### What to produce
Find every line below that contains the word "equality" and copy it out.

### Materials provided
'''

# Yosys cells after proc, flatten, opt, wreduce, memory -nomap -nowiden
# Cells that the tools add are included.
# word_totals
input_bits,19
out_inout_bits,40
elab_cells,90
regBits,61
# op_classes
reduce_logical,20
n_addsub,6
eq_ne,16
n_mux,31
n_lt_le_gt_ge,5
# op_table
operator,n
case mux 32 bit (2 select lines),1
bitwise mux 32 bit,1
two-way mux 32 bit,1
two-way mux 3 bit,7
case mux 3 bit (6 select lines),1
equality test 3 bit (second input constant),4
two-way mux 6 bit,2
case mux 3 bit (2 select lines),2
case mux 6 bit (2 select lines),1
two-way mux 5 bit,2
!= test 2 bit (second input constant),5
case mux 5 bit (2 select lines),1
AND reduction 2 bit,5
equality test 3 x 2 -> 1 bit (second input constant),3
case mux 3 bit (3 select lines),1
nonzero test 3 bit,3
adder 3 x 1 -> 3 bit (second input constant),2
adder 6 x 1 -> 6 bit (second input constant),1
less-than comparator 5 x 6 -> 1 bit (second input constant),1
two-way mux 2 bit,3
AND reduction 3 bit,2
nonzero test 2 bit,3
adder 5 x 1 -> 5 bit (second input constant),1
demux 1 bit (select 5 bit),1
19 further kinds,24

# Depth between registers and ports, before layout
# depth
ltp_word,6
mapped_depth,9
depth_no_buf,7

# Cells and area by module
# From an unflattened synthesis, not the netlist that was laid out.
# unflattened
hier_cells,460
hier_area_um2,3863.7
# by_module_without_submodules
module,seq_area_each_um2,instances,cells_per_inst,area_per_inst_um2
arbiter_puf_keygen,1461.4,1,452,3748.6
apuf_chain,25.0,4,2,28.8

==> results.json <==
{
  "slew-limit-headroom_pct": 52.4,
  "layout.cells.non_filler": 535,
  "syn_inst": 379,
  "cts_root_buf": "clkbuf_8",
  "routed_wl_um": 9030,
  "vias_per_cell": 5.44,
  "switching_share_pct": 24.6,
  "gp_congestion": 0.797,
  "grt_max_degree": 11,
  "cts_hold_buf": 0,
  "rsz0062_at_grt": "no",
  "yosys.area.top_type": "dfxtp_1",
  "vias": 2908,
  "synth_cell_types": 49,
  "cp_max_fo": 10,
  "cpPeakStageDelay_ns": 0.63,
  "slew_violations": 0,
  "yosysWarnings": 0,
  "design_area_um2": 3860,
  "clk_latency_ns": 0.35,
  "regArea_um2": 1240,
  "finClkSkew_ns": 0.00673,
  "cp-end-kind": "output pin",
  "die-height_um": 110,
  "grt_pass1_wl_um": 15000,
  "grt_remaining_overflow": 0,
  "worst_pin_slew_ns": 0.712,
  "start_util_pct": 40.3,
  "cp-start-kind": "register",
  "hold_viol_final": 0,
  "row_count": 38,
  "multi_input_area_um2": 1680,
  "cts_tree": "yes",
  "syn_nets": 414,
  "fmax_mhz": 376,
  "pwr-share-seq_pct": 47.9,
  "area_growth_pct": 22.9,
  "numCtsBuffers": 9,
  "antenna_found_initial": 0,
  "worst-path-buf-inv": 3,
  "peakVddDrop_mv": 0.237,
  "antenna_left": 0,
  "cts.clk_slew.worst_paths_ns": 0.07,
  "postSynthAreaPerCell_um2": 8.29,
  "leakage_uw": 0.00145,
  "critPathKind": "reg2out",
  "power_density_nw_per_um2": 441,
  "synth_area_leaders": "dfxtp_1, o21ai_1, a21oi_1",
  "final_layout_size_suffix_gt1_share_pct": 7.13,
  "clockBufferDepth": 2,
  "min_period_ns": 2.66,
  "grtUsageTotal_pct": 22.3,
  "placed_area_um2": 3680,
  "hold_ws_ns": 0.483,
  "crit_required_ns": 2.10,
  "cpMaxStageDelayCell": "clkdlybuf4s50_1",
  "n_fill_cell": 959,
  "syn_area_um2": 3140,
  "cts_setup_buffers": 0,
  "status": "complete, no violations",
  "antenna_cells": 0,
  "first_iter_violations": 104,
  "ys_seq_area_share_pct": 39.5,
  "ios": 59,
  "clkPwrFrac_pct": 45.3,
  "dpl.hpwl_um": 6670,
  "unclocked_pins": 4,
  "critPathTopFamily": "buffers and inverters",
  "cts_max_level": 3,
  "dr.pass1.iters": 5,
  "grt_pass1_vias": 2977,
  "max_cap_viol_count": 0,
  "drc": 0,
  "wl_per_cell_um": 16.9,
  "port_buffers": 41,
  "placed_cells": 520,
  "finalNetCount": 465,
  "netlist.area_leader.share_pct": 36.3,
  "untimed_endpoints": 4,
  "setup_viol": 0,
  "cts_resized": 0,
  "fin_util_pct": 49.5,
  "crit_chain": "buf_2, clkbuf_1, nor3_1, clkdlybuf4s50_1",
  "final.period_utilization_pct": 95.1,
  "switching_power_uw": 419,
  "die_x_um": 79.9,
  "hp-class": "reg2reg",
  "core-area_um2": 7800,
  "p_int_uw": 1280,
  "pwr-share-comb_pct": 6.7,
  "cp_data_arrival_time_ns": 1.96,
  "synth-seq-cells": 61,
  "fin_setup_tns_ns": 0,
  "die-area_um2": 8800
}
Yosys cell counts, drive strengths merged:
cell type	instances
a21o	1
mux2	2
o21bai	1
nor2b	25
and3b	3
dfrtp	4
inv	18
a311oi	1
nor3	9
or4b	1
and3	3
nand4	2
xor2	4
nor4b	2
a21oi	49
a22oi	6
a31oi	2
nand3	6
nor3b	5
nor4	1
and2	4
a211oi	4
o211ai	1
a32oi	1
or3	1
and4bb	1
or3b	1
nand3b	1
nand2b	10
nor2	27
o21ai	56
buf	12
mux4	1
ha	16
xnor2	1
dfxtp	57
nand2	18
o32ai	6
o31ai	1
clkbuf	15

'''

### Result of this exercise
equality test 3 bit (second input constant),4
equality test 3 x 2 -> 1 bit (second input constant),3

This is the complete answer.